■ The problem: Print word for word the first line of the records below and every following line through the one containing "# synth_recipe.tcl (not"; print nothing else.

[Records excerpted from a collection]
*** Begin section ***
Background: an optimization exercise with open tools, aiming at small area and a short achievable clock period. Do not read the settings as production practice. RTL that was checked went through simulation tests only; none was proved equivalent to the original.

==> 12-26: inputs <==
==> flow/design.v (excerpt) <==
module ecc_codec (
    input  wire        clk,
    input  wire        rst,
    input  wire        in_valid,
    input  wire        in_decode,
    input  wire [1:0]  in_code,
    input  wire [63:0] in_data,
    input  wire [14:0] in_chk,
    output wire        out_valid,
    output wire [63:0] out_data,
    output wire [14:0] out_chk,
    output wire [1:0]  out_status
);
export LEC_CHECK = 0
export CAP_MARGIN = 20
export CORE_MARGIN = 2
export CORE_UTILIZATION = 40
export CTS_BUF_LIST = sky130_fd_sc_hd__clkbuf_4 sky130_fd_sc_hd__clkbuf_8
export CTS_CLUSTER_SIZE = 30
export PLACE_DENSITY = 0.6
export SLEW_MARGIN = 20
create_clock -name core_clock -period 13.0 [get_ports {clk}]
standard.sh (not shown) runs the stock make flow with config.mk's settings and CLKGATE_MAP_FILE= SYNTH_SCRIPT=/design/flow/synth_recipe.tcl, a recipe that flattens the netlist after the stock synthesis.
==> flow/flow/run.sh <==
#!/bin/bash
# Own layout flow: the standard layout (standard.sh, unchanged synthesis and
# steps), with the port buffers that global placement inserts on every input and
# output made from sky130_fd_sc_hd__buf_1 cells instead of ORFS's default choice.
# Each tool's full output is kept: ORFS writes its per-step logs under
# orfs/logs/, and this script keeps the make output in standard.log.
set -euo pipefail
cd "$(dirname "$0")/.."
export BUFFER_PORTS_ARGS="-buffer_cell sky130_fd_sc_hd__buf_1"
bash standard.sh > standard.log 2>&1
==> 05-11: changes against 12-26 <==
==> flow/run.sh (new file) <==
#!/bin/bash
# synth_recipe.tcl (not shown) runs the flow's synth.tcl, then flattens the netlist and writes it again
# the make line also repeats each setting of config.mk as NAME=value (left out here)
make -C /OpenROAD-flow-scripts/flow DESIGN_CONFIG=/design/flow/config.mk WORK_HOME=/design/flow/orfs CLKGATE_MAP_FILE= SYNTH_SCRIPT=/design/flow/synth_recipe.tcl finish
- CTS_BUF_LIST: sky130_fd_sc_hd__clkbuf_4 sky130_fd_sc_hd__clkbuf_8 -> not set
- CTS_CLUSTER_SIZE: 30 -> not set
removed: flow/flow/run.sh
removed: flow/standard.sh
==> impl_metrics.toml <==
[timing]
finalClockSkew_ps = 45.2
clock.fmax_mhz = 234

[route]
met1_length_mm = 33.1
num_vias = 16700

[critical_path]
r2r-start = "syn_s_q2[7]"
crit_arrival_ps = 4800
cp_num_cells = 11
endpoint = "f_q3[4]"

[global_routing]
use_met3_pct = 4.73
grt_usage_pct = 25.5

[outcome]
outcome = "complete, no violations"

[final_layout]
final_cells = 3136

[placed_design]
pre_cts_slack_ps = 8900
That was 12-26.
==> impl_metrics.toml <==
[critical_path]
cp_num_cells = 1
r2r-start = "syn_s_q2[12]"
crit_arrival_ps = 1620

[placed_design]
pre_cts_slack_ps = 9160

[global_routing]
grt_usage_pct = 25.9
use_met3_pct = 3.48

[route]
met1_length_mm = 34.4

[outcome]
outcome = "complete, no violations"
That was 05-11.
No functional check of the RTL was part of any run of this note.


==> 09-01: inputs <==
ecc_codec, a different RTL version from the one above (not shown whole).
==> flow/config.mk <==
export PLATFORM = sky130hd
export DESIGN_NAME = ecc_codec
export DESIGN_NICKNAME = ecc_codec
export VERILOG_FILES = /design/flow/design.v
export SDC_FILE = /design/flow/constraint.sdc
export NUM_CORES = 4
export LEC_CHECK = 0
export CAP_MARGIN = 20
export CORE_MARGIN = 2
export CORE_UTILIZATION = 55
export PLACE_DENSITY = 0.7
export SLEW_MARGIN = 20
==> flow/constraint.sdc <==
create_clock -name core_clock -period 13.0 [get_ports {clk}]
set_input_delay 2.6000 -clock core_clock [delete_from_list [all_inputs] [get_ports {clk}]]
set_output_delay 2.6000 -clock core_clock [all_outputs]
set_load 0.01 [all_outputs]
==> flow/flow/run.sh <==
#!/bin/bash
# Own layout flow: the standard layout (standard.sh, unchanged synthesis and
# steps) with these changes:
#  - the port buffers that global placement puts on every input and output are
#    sky130_fd_sc_hd__buf_1 cells instead of ORFS's default choice;
#  - clock tree synthesis clusters up to 24 flip-flops under each leaf buffer
#    (clkbuf_16) and inserts no dummy loads;
#  - timing repair aims for 9.3 ns of setup slack (a 3.7 ns period) instead of 0.
# Each tool's full output is kept: ORFS writes its per-step logs under
# orfs/logs/, and this script keeps the make output in standard.log.
set -euo pipefail
cd "$(dirname "$0")/.."
export BUFFER_PORTS_ARGS="-buffer_cell sky130_fd_sc_hd__buf_1"
export CTS_ARGS="-sink_clustering_enable -repair_clock_nets -sink_clustering_size 24 -sink_clustering_max_diameter 100 -buf_list sky130_fd_sc_hd__clkbuf_16 -dont_use_dummy_load"
export SETUP_SLACK_MARGIN=9.3
bash standard.sh > standard.log 2>&1
==> 11-28 (differences from 09-01) <==
--- a/flow/design.v
+++ b/flow/design.v
@@ -828,105 +828,16 @@
     wire [7:0] sl_x = {s3z_q4, x2_q4};    
     function inr(input [6:0] x);
         inr = (x == 7'd1) | (x == 7'd2) | (x == 7'd3) | (x == 7'd4) | (x == 7'd5) | (x == 7'd6) | (x == 7'd8) | (x == 7'd9) | (x == 7'd10) | (x == 7'd11) | (x == 7'd12) | (x == 7'd16) | (x == 7'd18) | (x == 7'd20) | (x == 7'd22) | (x == 7'd24) | (x == 7'd25) | (x == 7'd27) | (x == 7'd29) | (x == 7'd31) | (x == 7'd32) | (x == 7'd35) | (x == 7'd36) | (x == 7'd37) | (x == 7'd39) | (x == 7'd40) | (x == 7'd41) | (x == 7'd43) | (x == 7'd44) | (x == 7'd45) | (x == 7'd47) | (x == 7'd48) | (x == 7'd50) | (x == 7'd51) | (x == 7'd53) | (x == 7'd54) | (x == 7'd55) | (x == 7'd57) | (x == 7'd58) | (x == 7'd61) | (x == 7'd62) | (x == 7'd64) | (x == 7'd65) | (x == 7'd69) | (x == 7'd70) | (x == 7'd72) | (x == 7'd73) | (x == 7'd74) | (x == 7'd75) | (x == 7'd80) | (x == 7'd81) | (x == 7'd82) | (x == 7'd83) | (x == 7'd85) | (x == 7'd86) | (x == 7'd87) | (x == 7'd88) | (x == 7'd90) | (x == 7'd93) | (x == 7'd94) | (x == 7'd95) | (x == 7'd96) | (x == 7'd97) | (x == 7'd100) | (x == 7'd102) | (x == 7'd106) | (x == 7'd107) | (x == 7'd108) | (x == 7'd109) | (x == 7'd110) | (x == 7'd111) | (x == 7'd113) | (x == 7'd114) | (x == 7'd115) | (x == 7'd116) | (x == 7'd122) | (x == 7'd124) | (x == 7'd125);
     endfunction
     function lcol(input [7:0] s);
         lcol = (s == 8'd1) | (s == 8'd2) | (s == 8'd4) | (s == 8'd7) | (s == 8'd8) | (s == 8'd11) | (s == 8'd13) | (s == 8'd14) | (s == 8'd16) | (s == 8'd19) | (s == 8'd21) | (s == 8'd22) | (s == 8'd25) | (s == 8'd26) | (s == 8'd28) | (s == 8'd31) | (s == 8'd32) | (s == 8'd35) | (s == 8'd37) | (s == 8'd38) | (s == 8'd41) | (s == 8'd42) | (s == 8'd44) | (s == 8'd47) | (s == 8'd49) | (s == 8'd50) | (s == 8'd52) | (s == 8'd55) | (s == 8'd56) | (s == 8'd59) | (s == 8'd61) | (s == 8'd62) | (s == 8'd64) | (s == 8'd67) | (s == 8'd69) | (s == 8'd70) | (s == 8'd73) | (s == 8'd74) | (s == 8'd76) | (s == 8'd79) | (s == 8'd81) | (s == 8'd82) | (s == 8'd84) | (s == 8'd87) | (s == 8'd88) | (s == 8'd97) | (s == 8'd98) | (s == 8'd100) | (s == 8'd104) | (s == 8'd112) | (s == 8'd128) | (s == 8'd131) | (s == 8'd133) | (s == 8'd134) | (s == 8'd137) | (s == 8'd138) | (s == 8'd140) | (s == 8'd145) | (s == 8'd146) | (s == 8'd148) | (s == 8'd152) | (s == 8'd161) | (s == 8'd162) | (s == 8'd164) | (s == 8'd168) | (s == 8'd176) | (s == 8'd193) | (s == 8'd194) | (s == 8'd196) | (s == 8'd200) | (s == 8'd208) | (s == 8'd224);
     endfunction
-    wire inr1, inr2, l_col;
-    wire inr1n_9 = ~x1_q4[2] & ~x1_q4[1];
-    wire inr1n_10 = x1_q4[3] & inr1n_9;
-    wire inr1n_11 = ~x1_q4[6] & ~inr1n_10;
-    wire inr1n_12 = ~x1_q4[3] & x1_q4[0];
-    wire inr1n_13 = ~x1_q4[5] & ~x1_q4[1];
-    wire inr1n_14 = ~inr1n_12 & ~inr1n_13;
-    wire inr1n_15 = ~x1_q4[4] & ~x1_q4[3];
-    wire inr1n_16 = ~x1_q4[1] & ~inr1n_15;
-    wire inr1n_17 = inr1n_14 & inr1n_16;
-    wire inr1n_18 = x1_q4[1] & inr1n_15;
-    wire inr1n_19 = x1_q4[3] & x1_q4[0];
-    wire inr1n_20 = x1_q4[4] & inr1n_19;
-    wire inr1n_21 = ~x1_q4[2] & ~inr1n_20;
-    wire inr1n_22 = ~inr1n_18 & inr1n_21;
-    wire inr1n_23 = ~inr1n_17 & inr1n_22;
-    wire inr1n_24 = ~x1_q4[5] & x1_q4[0];
-    wire inr1n_25 = ~inr1n_14 & ~inr1n_24;
-    wire inr1n_26 = x1_q4[5] & x1_q4[1];
-    wire inr1n_27 = x1_q4[4] & inr1n_26;
-    wire inr1n_28 = x1_q4[2] & ~inr1n_27;
-    wire inr1n_29 = ~inr1n_25 & inr1n_28;
-    wire inr1n_30 = ~inr1n_23 & ~inr1n_29;
-    wire inr1n_31 = ~inr1n_11 & ~inr1n_30;
-    wire inr1n_32 = x1_q4[5] & ~inr1n_9;
-    wire inr1n_33 = ~x1_q4[3] & ~inr1n_32;
-    wire inr1n_34 = x1_q4[4] & ~inr1n_33;
-    wire inr1n_35 = ~x1_q4[5] & ~x1_q4[4];
-    wire inr1n_36 = inr1n_9 & inr1n_35;
-    wire inr1n_37 = ~inr1n_26 & ~inr1n_36;
-    wire inr1n_38 = ~inr1n_34 & inr1n_37;
-    wire inr1n_39 = ~x1_q4[0] & ~inr1n_27;
-    wire inr1n_40 = ~inr1n_38 & inr1n_39;
-    wire inr1n_41 = x1_q4[0] & ~inr1n_35;
-    wire inr1n_42 = inr1n_33 & inr1n_41;
-    wire inr1n_43 = inr1n_19 & inr1n_27;
-    wire inr1n_44 = ~x1_q4[6] & ~inr1n_43;
-    wire inr1n_45 = ~inr1n_42 & inr1n_44;
-    wire inr1n_46 = ~inr1n_40 & inr1n_45;
-    wire inr1n_47 = ~inr1n_31 & ~inr1n_46;
-    wire inr1n_48 = ~x1_q4[1] & ~inr1n_19;
-    wire inr1n_49 = ~x1_q4[3] & ~x1_q4[0];
-    wire inr1n_50 = x1_q4[2] & inr1n_35;
-    wire inr1n_51 = ~inr1n_49 & inr1n_50;
-    wire inr1n_52 = ~inr1n_48 & inr1n_51;
-    assign inr1 = ~inr1n_47 & ~inr1n_52;
-    wire inr2n_9 = ~x2_q4[2] & ~x2_q4[1];
-    wire inr2n_10 = x2_q4[3] & inr2n_9;
-    wire inr2n_11 = ~x2_q4[6] & ~inr2n_10;
-    wire inr2n_12 = ~x2_q4[3] & x2_q4[0];
-    wire inr2n_13 = ~x2_q4[5] & ~x2_q4[1];
-    wire inr2n_14 = ~inr2n_12 & ~inr2n_13;
-    wire inr2n_15 = ~x2_q4[4] & ~x2_q4[3];
-    wire inr2n_16 = ~x2_q4[1] & ~inr2n_15;
-    wire inr2n_17 = inr2n_14 & inr2n_16;
-    wire inr2n_18 = x2_q4[1] & inr2n_15;
-    wire inr2n_19 = x2_q4[3] & x2_q4[0];
-    wire inr2n_20 = x2_q4[4] & inr2n_19;
-    wire inr2n_21 = ~x2_q4[2] & ~inr2n_20;
-    wire inr2n_22 = ~inr2n_18 & inr2n_21;
-    wire inr2n_23 = ~inr2n_17 & inr2n_22;
-    wire inr2n_24 = ~x2_q4[5] & x2_q4[0];
-    wire inr2n_25 = ~inr2n_14 & ~inr2n_24;
-    wire inr2n_26 = x2_q4[5] & x2_q4[1];
-    wire inr2n_27 = x2_q4[4] & inr2n_26;
-    wire inr2n_28 = x2_q4[2] & ~inr2n_27;
-    wire inr2n_29 = ~inr2n_25 & inr2n_28;
-    wire inr2n_30 = ~inr2n_23 & ~inr2n_29;
-    wire inr2n_31 = ~inr2n_11 & ~inr2n_30;
-    wire inr2n_32 = x2_q4[5] & ~inr2n_9;
-    wire inr2n_33 = ~x2_q4[3] & ~inr2n_32;
-    wire inr2n_34 = x2_q4[4] & ~inr2n_33;
-    wire inr2n_35 = ~x2_q4[5] & ~x2_q4[4];
-    wire inr2n_36 = inr2n_9 & inr2n_35;
-    wire inr2n_37 = ~inr2n_26 & ~inr2n_36;
-    wire inr2n_38 = ~inr2n_34 & inr2n_37;
-    wire inr2n_39 = ~x2_q4[0] & ~inr2n_27;
-    wire inr2n_40 = ~inr2n_38 & inr2n_39;
-    wire inr2n_41 = x2_q4[0] & ~inr2n_35;
-    wire inr2n_42 = inr2n_33 & inr2n_41;
-    wire inr2n_43 = inr2n_19 & inr2n_27;
-    wire inr2n_44 = ~x2_q4[6] & ~inr2n_43;
-    wire inr2n_45 = ~inr2n_42 & inr2n_44;
-    wire inr2n_46 = ~inr2n_40 & inr2n_45;
-    wire inr2n_47 = ~inr2n_31 & ~inr2n_46;
-    wire inr2n_48 = ~x2_q4[1] & ~inr2n_19;
-    wire inr2n_49 = ~x2_q4[3] & ~x2_q4[0];
-    wire inr2n_50 = x2_q4[2] & inr2n_35;
-    wire inr2n_51 = ~inr2n_49 & inr2n_50;
-    wire inr2n_52 = ~inr2n_48 & inr2n_51;
-    assign inr2 = ~inr2n_47 & ~inr2n_52;
+    wire inr1 = inr(x1_q4);
+    wire inr2 = inr(x2_q4);
     wire x1z  = (x1_q4 == 7'd0);
     wire bch_ok = ~s1z_q4 & tr0_q4 & inr2 & (x1z | (inr1 & ~par_s_q4));
     wire en_s   = ds_q4 & bch_ok;
     wire st_s_clean = s1z_q4 & s3z_q4 & ~par_s_q4;
     wire st_s_corr  = bch_ok | (s1z_q4 & s3z_q4 & par_s_q4);
     wire flip_p     = ds_q4 & ((s1z_q4 & s3z_q4 & par_s_q4) | (bch_ok & x1z & ~par_s_q4));
     wire [7:0]  h1, h2;
@@ -1093,49 +1004,15 @@
     assign fl[66] = hl[0] & ll[4];
     assign fl[67] = hl[0] & ll[8];
     assign fl[68] = hl[1] & ll[0];
     assign fl[69] = hl[2] & ll[0];
     assign fl[70] = hl[4] & ll[0];
     assign fl[71] = hl[8] & ll[0];
     wire l_zero = (sl_x == 8'd0);
-    wire lcoln_10 = ~sl_x[5] & ~sl_x[2];
-    wire lcoln_11 = sl_x[5] & sl_x[2];
-    wire lcoln_12 = ~lcoln_10 & ~lcoln_11;
-    wire lcoln_13 = ~sl_x[4] & ~sl_x[3];
-    wire lcoln_14 = sl_x[4] & sl_x[3];
-    wire lcoln_15 = ~lcoln_13 & ~lcoln_14;
-    wire lcoln_16 = ~lcoln_12 & ~lcoln_15;
-    wire lcoln_17 = ~lcoln_10 & ~lcoln_13;
-    wire lcoln_18 = ~lcoln_11 & ~lcoln_14;
-    wire lcoln_19 = ~sl_x[6] & ~lcoln_18;
-    wire lcoln_20 = lcoln_17 & ~lcoln_19;
-    wire lcoln_21 = ~lcoln_16 & ~lcoln_20;
-    wire lcoln_22 = sl_x[5] & sl_x[0];
-    wire lcoln_23 = lcoln_18 & ~lcoln_22;
-    wire lcoln_24 = ~sl_x[0] & ~lcoln_17;
-    wire lcoln_25 = ~lcoln_23 & ~lcoln_24;
-    wire lcoln_26 = ~sl_x[7] & ~sl_x[6];
-    wire lcoln_27 = sl_x[7] & sl_x[6];
-    wire lcoln_28 = ~lcoln_26 & ~lcoln_27;
-    wire lcoln_29 = ~lcoln_25 & lcoln_28;
-    wire lcoln_30 = ~lcoln_21 & ~lcoln_29;
-    wire lcoln_31 = lcoln_21 & lcoln_28;
-    wire lcoln_32 = ~lcoln_30 & ~lcoln_31;
-    wire lcoln_33 = sl_x[7] & sl_x[1];
-    wire lcoln_34 = ~lcoln_16 & lcoln_33;
-    wire lcoln_35 = sl_x[1] & ~sl_x[0];
-    wire lcoln_36 = ~sl_x[1] & sl_x[0];
-    wire lcoln_37 = ~lcoln_35 & ~lcoln_36;
-    wire lcoln_38 = ~lcoln_34 & lcoln_37;
-    wire lcoln_39 = lcoln_32 & lcoln_38;
-    wire lcoln_40 = ~lcoln_17 & lcoln_18;
-    wire lcoln_41 = ~lcoln_26 & ~lcoln_40;
-    wire lcoln_42 = ~lcoln_37 & ~lcoln_41;
-    wire lcoln_43 = ~lcoln_32 & lcoln_42;
-    assign l_col = lcoln_39 | lcoln_43;
+    wire l_col  = lcol(sl_x);
     wire [63:0] res_data = d_q4 ^ fs[77:14] ^ fl[63:0];
     wire [14:0] res_chk = chk0_q4 ^ {flip_p, fs[13:0]} ^ {7'd0, fl[71:64]};
     wire [1:0] res_st = poi_q4 ? 2'd3 : dl_q4 ? (l_zero ? 2'd0 : l_col ? 2'd1 : 2'd2) : ds_q4 ? (st_s_clean ? 2'd0 : st_s_corr ? 2'd1 : 2'd2) : 2'd0;
     reg v5;
     always @(posedge clk) v5 <= rst ? 1'b0 : v4;
     reg [63:0] res_data_q5;
     reg [14:0] res_chk_q5;
--- a/flow/flow/run.sh
+++ b/flow/flow/run.sh
@@ -1,10 +1,10 @@
 #!/bin/bash
 # Own layout flow: the standard layout (standard.sh, unchanged synthesis and
-# steps) with these changes:
+# steps) with two changes:
 #  - the port buffers that global placement puts on every input and output are
 #    sky130_fd_sc_hd__buf_1 cells instead of ORFS's default choice;
 #  - clock tree synthesis clusters up to 24 flip-flops under each leaf buffer
 #    (clkbuf_16) and inserts no dummy loads;
 #  - timing repair aims for 9.3 ns of setup slack (a 3.7 ns period) instead of 0.
 # Each tool's full output is kept: ORFS writes its per-step logs under
 # orfs/logs/, and this script keeps the make output in standard.log.
CORE_UTILIZATION = 40   (was 55)
PLACE_DENSITY = 0.6   (was 0.7)
==> 10-23 (differences from 09-01) <==
CORE_UTILIZATION = 65   (was 55)
PLACE_DENSITY = 0.8   (was 0.7)
==> flow_summary.toml <==
[status]
status = "finished clean"

[die]
die_h_um = 197

[detailed_routing]
wl_met3_um = 4130
wl_per_cell_um = 22.2

[setup_path]
crit_arrival_ns = 1.06

[layout]
buffer_area_share_pct = 3.64
n_all_buffers = 189

[synthesis]
synth_xor_area_share_pct = 27.7
(the above is from 09-01)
*** End section ***
■ Response area:
Background: an optimization exercise with open tools, aiming at small area and a short achievable clock period. Do not read the settings as production practice. RTL that was checked went through simulation tests only; none was proved equivalent to the original.

==> 12-26: inputs <==
==> flow/design.v (excerpt) <==
module ecc_codec (
    input  wire        clk,
    input  wire        rst,
    input  wire        in_valid,
    input  wire        in_decode,
    input  wire [1:0]  in_code,
    input  wire [63:0] in_data,
    input  wire [14:0] in_chk,
    output wire        out_valid,
    output wire [63:0] out_data,
    output wire [14:0] out_chk,
    output wire [1:0]  out_status
);
export LEC_CHECK = 0
export CAP_MARGIN = 20
export CORE_MARGIN = 2
export CORE_UTILIZATION = 40
export CTS_BUF_LIST = sky130_fd_sc_hd__clkbuf_4 sky130_fd_sc_hd__clkbuf_8
export CTS_CLUSTER_SIZE = 30
export PLACE_DENSITY = 0.6
export SLEW_MARGIN = 20
create_clock -name core_clock -period 13.0 [get_ports {clk}]
standard.sh (not shown) runs the stock make flow with config.mk's settings and CLKGATE_MAP_FILE= SYNTH_SCRIPT=/design/flow/synth_recipe.tcl, a recipe that flattens the netlist after the stock synthesis.
==> flow/flow/run.sh <==
#!/bin/bash
# Own layout flow: the standard layout (standard.sh, unchanged synthesis and
# steps), with the port buffers that global placement inserts on every input and
# output made from sky130_fd_sc_hd__buf_1 cells instead of ORFS's default choice.
# Each tool's full output is kept: ORFS writes its per-step logs under
# orfs/logs/, and this script keeps the make output in standard.log.
set -euo pipefail
cd "$(dirname "$0")/.."
export BUFFER_PORTS_ARGS="-buffer_cell sky130_fd_sc_hd__buf_1"
bash standard.sh > standard.log 2>&1
==> 05-11: changes against 12-26 <==
==> flow/run.sh (new file) <==
#!/bin/bash
# synth_recipe.tcl (not shown) runs the flow's synth.tcl, then flattens the netlist and writes it again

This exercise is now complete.